As cutaneous pilar leiomyomas have received little attention in the recent literature, 53 lesions from 45 patients were studied to analyze their clinicopathologic features. There was an equal distribution between both sexes; most patients were adults with a wide age distribution. Both multiple (29 lesions from 21 patients) and solitary tumors (18 patients) were included. Lesions on the extremity (29 tumors) were common in both groups, whereas truncal tumors (11) were confined largely to patients with multiple lesions. In six patients the number of lesions was not specified. The tumors were painful in 17 patients. Three patients had a positive family history of similar lesions. Histologic study revealed ill-defined bundles of well-differentiated smooth muscle cells in the reticular dermis in all cases, although nine lesions had a more nodular pattern. Overlying epidermal hyperplasia was noted in 29 cases (54.7%). Immunohistochemically there appeared to be an increased number of nerve fibers within and surrounding the tumors.
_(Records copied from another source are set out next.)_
--- src/rtl/balanced_pipe_scheduler.sv ---
// balanced_pipe_scheduler: credit-based issue/capture control for a fixed-latency balanced netlist
module balanced_pipe_scheduler
    import bps_pkg::*;
#(
    parameter int IN_W       = 5,
    parameter int OUT_W      = 2,
    parameter int DEPTH      = 5,
    parameter int FIFO_DEPTH = 4,
    parameter int GAP_W      = 3
) (
    input  logic              clk,
    input  logic              rst_n,
    input  logic              in_valid,
    output logic              in_ready,
    input  logic [IN_W-1:0]   in_data,
    input  logic [GAP_W-1:0]  issue_gap,
    input  logic              drain_req,
    output logic              drain_done,
    output logic [IN_W-1:0]   pipe_x,
    input  logic [OUT_W-1:0]  pipe_y,
    output logic              out_valid,
    input  logic              out_ready,
    output logic [OUT_W-1:0]  out_data,
    output logic              busy,
    output logic              ovf_err
);

    localparam int IFW = cnt_w(DEPTH);
    localparam int FCW = cnt_w(FIFO_DEPTH);

    state_t           state;
    state_t           state_next;
    logic [DEPTH-1:0] tag;
    logic [IFW-1:0]   inflight;
    logic [GAP_W-1:0] gap_cnt;
    logic [FCW-1:0]   fifo_count;
    logic             fifo_full;
    logic             fifo_empty;
    logic             issue;
    logic             capture;
    logic             credit;

    assign capture   = tag[DEPTH-1];
    assign credit    = int'(inflight) + int'(fifo_count) < FIFO_DEPTH;
    assign issue     = in_valid & in_ready;
    assign out_valid = ~fifo_empty;
    assign busy      = (inflight != '0) | ~fifo_empty;

    // state register
    always_ff @(posedge clk or negedge rst_n) begin
        if (!rst_n) state <= RUN;
        else        state <= state_next;
    end

    // next state, issue permission and drain completion pulse
    always_comb begin
        state_next = state;
        in_ready   = 1'b0;
        drain_done = 1'b0;
        case (state)
            RUN: begin
                in_ready   = (gap_cnt == '0) & credit & ~drain_req;
                state_next = drain_req ? DRAIN : RUN;
            end
            DRAIN: begin
                drain_done = inflight == '0;
                state_next = (inflight == '0) ? IDLE : DRAIN;
            end
            IDLE:    state_next = drain_req ? IDLE : RUN;
            default: state_next = RUN;
        endcase
    end

    // launch register, gap timer, wave tags and in-flight count
    always_ff @(posedge clk or negedge rst_n) begin
        if (!rst_n) begin
            pipe_x   <= '0;
            gap_cnt  <= '0;
            tag      <= '0;
            inflight <= '0;
            ovf_err  <= 1'b0;
        end else begin
            pipe_x   <= issue ? in_data : '0;
            gap_cnt  <= issue ? issue_gap : gap_cnt - GAP_W'(gap_cnt != '0);
            tag      <= (tag << 1) | DEPTH'(issue);
            inflight <= inflight + IFW'(issue) - IFW'(capture);
            ovf_err  <= ovf_err | (capture & fifo_full & ~out_ready);
        end
    end

    bps_fifo #(
        .WIDTH (OUT_W),
        .DEPTH (FIFO_DEPTH)
    ) u_fifo (
        .clk   (clk),
        .rst_n (rst_n),
        .wr    (capture),
        .wdata (pipe_y),
        .rd    (out_ready),
        .rdata (out_data),
        .count (fifo_count),
        .full  (fifo_full),
        .empty (fifo_empty)
    );

    a_no_overflow: assert property (@(posedge clk) disable iff (!rst_n)
        !(capture && fifo_full && !out_ready));

endmodule
$ cat src/rtl/alu_writeback.sv
// alu_writeback: 2-entry result buffer draining to a register-file or data-memory write port.
// Optional macro WB_FLAGS_EN enables the registered {negative, zero} flags.
module alu_writeback #(
  parameter int MEM_TIMEOUT = 15
) (
  input  logic       clk,
  input  logic       rst_n,
  input  logic [7:0] alu_result,
  input  logic [2:0] rd_addr,
  input  logic [7:0] literalOrAddress,
  input  logic [1:0] instructionType,
  input  logic       res_valid,
  output logic       res_ready,
  output logic       rf_we,
  output logic [2:0] rf_waddr,
  output logic [7:0] rf_wdata,
  output logic       mem_req,
  output logic [7:0] mem_addr,
  output logic [7:0] mem_wdata,
  input  logic       mem_ack,
  output logic       wb_busy,
  output logic       timeout_err,
  output logic [1:0] flags
);
  typedef enum logic [1:0] {IDLE, REG_WR, MEM_REQ} state_t;
  localparam logic [7:0] TMO_LAST = 8'(MEM_TIMEOUT - 1);
  state_t state, state_nx;
  logic [20:0] fifo [2];
  logic [20:0] head;
  logic [1:0] count;
  logic [7:0] wait_cnt;
  logic wr_ptr, rd_ptr, push, pop, tmo_hit, rf_we_nx, mem_req_nx;
  assign head = fifo[rd_ptr];
  assign res_ready = count < 2'd2;
  assign push = res_valid && res_ready;
  assign pop = state == IDLE && count != 2'd0;
  assign tmo_hit = wait_cnt == TMO_LAST;
  assign wb_busy = state != IDLE || count != 2'd0;
  always_ff @(posedge clk)
    if (!rst_n) state <= IDLE;
    else state <= state_nx;
  always_comb begin
    state_nx = state;
    if (state == IDLE && pop)
      state_nx = head[1] ? IDLE : head[0] ? REG_WR : MEM_REQ;
    else if (state == REG_WR)
      state_nx = IDLE;
    else if (state == MEM_REQ && (mem_ack || tmo_hit))
      state_nx = IDLE;
  end
  always_comb begin
    rf_we_nx = state_nx == REG_WR;
    mem_req_nx = state_nx == MEM_REQ;
  end
  always_ff @(posedge clk)
    if (push) fifo[wr_ptr] <= {alu_result, rd_addr, literalOrAddress, instructionType};
  always_ff @(posedge clk) begin
    if (!rst_n) begin
      count <= '0;
      wr_ptr <= 1'b0;
      rd_ptr <= 1'b0;
      wait_cnt <= '0;
      rf_we <= 1'b0;
      rf_waddr <= '0;
      rf_wdata <= '0;
      mem_req <= 1'b0;
      mem_addr <= '0;
      mem_wdata <= '0;
      timeout_err <= 1'b0;
    end else begin
      count <= count + 2'(push) - 2'(pop);
      wr_ptr <= wr_ptr ^ push;
      rd_ptr <= rd_ptr ^ pop;
      wait_cnt <= state == MEM_REQ ? wait_cnt + 8'd1 : 8'd0;
      rf_we <= rf_we_nx;
      mem_req <= mem_req_nx;
      if (pop && rf_we_nx) begin
        rf_waddr <= head[12:10];
        rf_wdata <= head[20:13];
      end
      if (pop && mem_req_nx) begin
        mem_addr <= head[9:2];
        mem_wdata <= head[20:13];
      end
      // ack arriving on the last allowed cycle still counts as success
      if (state == MEM_REQ && !mem_ack && tmo_hit) timeout_err <= 1'b1;
    end
  end
`ifdef WB_FLAGS_EN
  always_ff @(posedge clk)
    if (!rst_n) flags <= 2'b00;
    else if (state == REG_WR) flags <= {rf_wdata[7], rf_wdata == 8'd0};
`else
  assign flags = 2'b00;
`endif
endmodule

$ cat config.mk
export PLATFORM = sky130hd
export DESIGN_NAME = alu_writeback
export DESIGN_NICKNAME = d
export VERILOG_FILES = /design/src/rtl/alu_writeback.sv
export SDC_FILE = /design/constraint.sdc
export NUM_CORES = 1
export LEC_CHECK = 0
export ABC_AREA = 1
export CAP_MARGIN = 15
export CORE_MARGIN = 5
export CORE_UTILIZATION = 45
export CTS_BUF_LIST = sky130_fd_sc_hd__clkbuf_8 sky130_fd_sc_hd__clkbuf_16
export DETAILED_ROUTE_END_ITERATION = 16
export PLACE_DENSITY = 0.73
export SYNTH_ARGS = -nofsm -noshare
export SYNTH_HDL_FRONTEND = slang
export SYNTH_SLANG_ARGS = --single-unit
$ cat constraint.sdc
create_clock -name clk -period 1.79 [get_ports clk]
set_clock_uncertainty 0.2 [all_clocks]
set_input_delay 0.358 -clock clk [delete_from_list [all_inputs] [get_ports clk]]
set_output_delay 0.358 -clock clk [all_outputs]
set_load 0.1 [all_outputs]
Mitotic activity was observed in 15 lesions (28.3%), 13 of which had <1 mitosis per 10 high power fields (HPF); the remaining two lesions had 1-2 mitoses per 10 HPF. Follow-up was available in 10 of these mitotically active tumors and ranged from 9 months to 7 years. There was no recurrence in any of them. We have concluded tentatively that leiomyomas of arrector pili origin may exhibit a low mitotic activity of <1 per 10 HPF and that this does not adversely affect the prognosis for these patients.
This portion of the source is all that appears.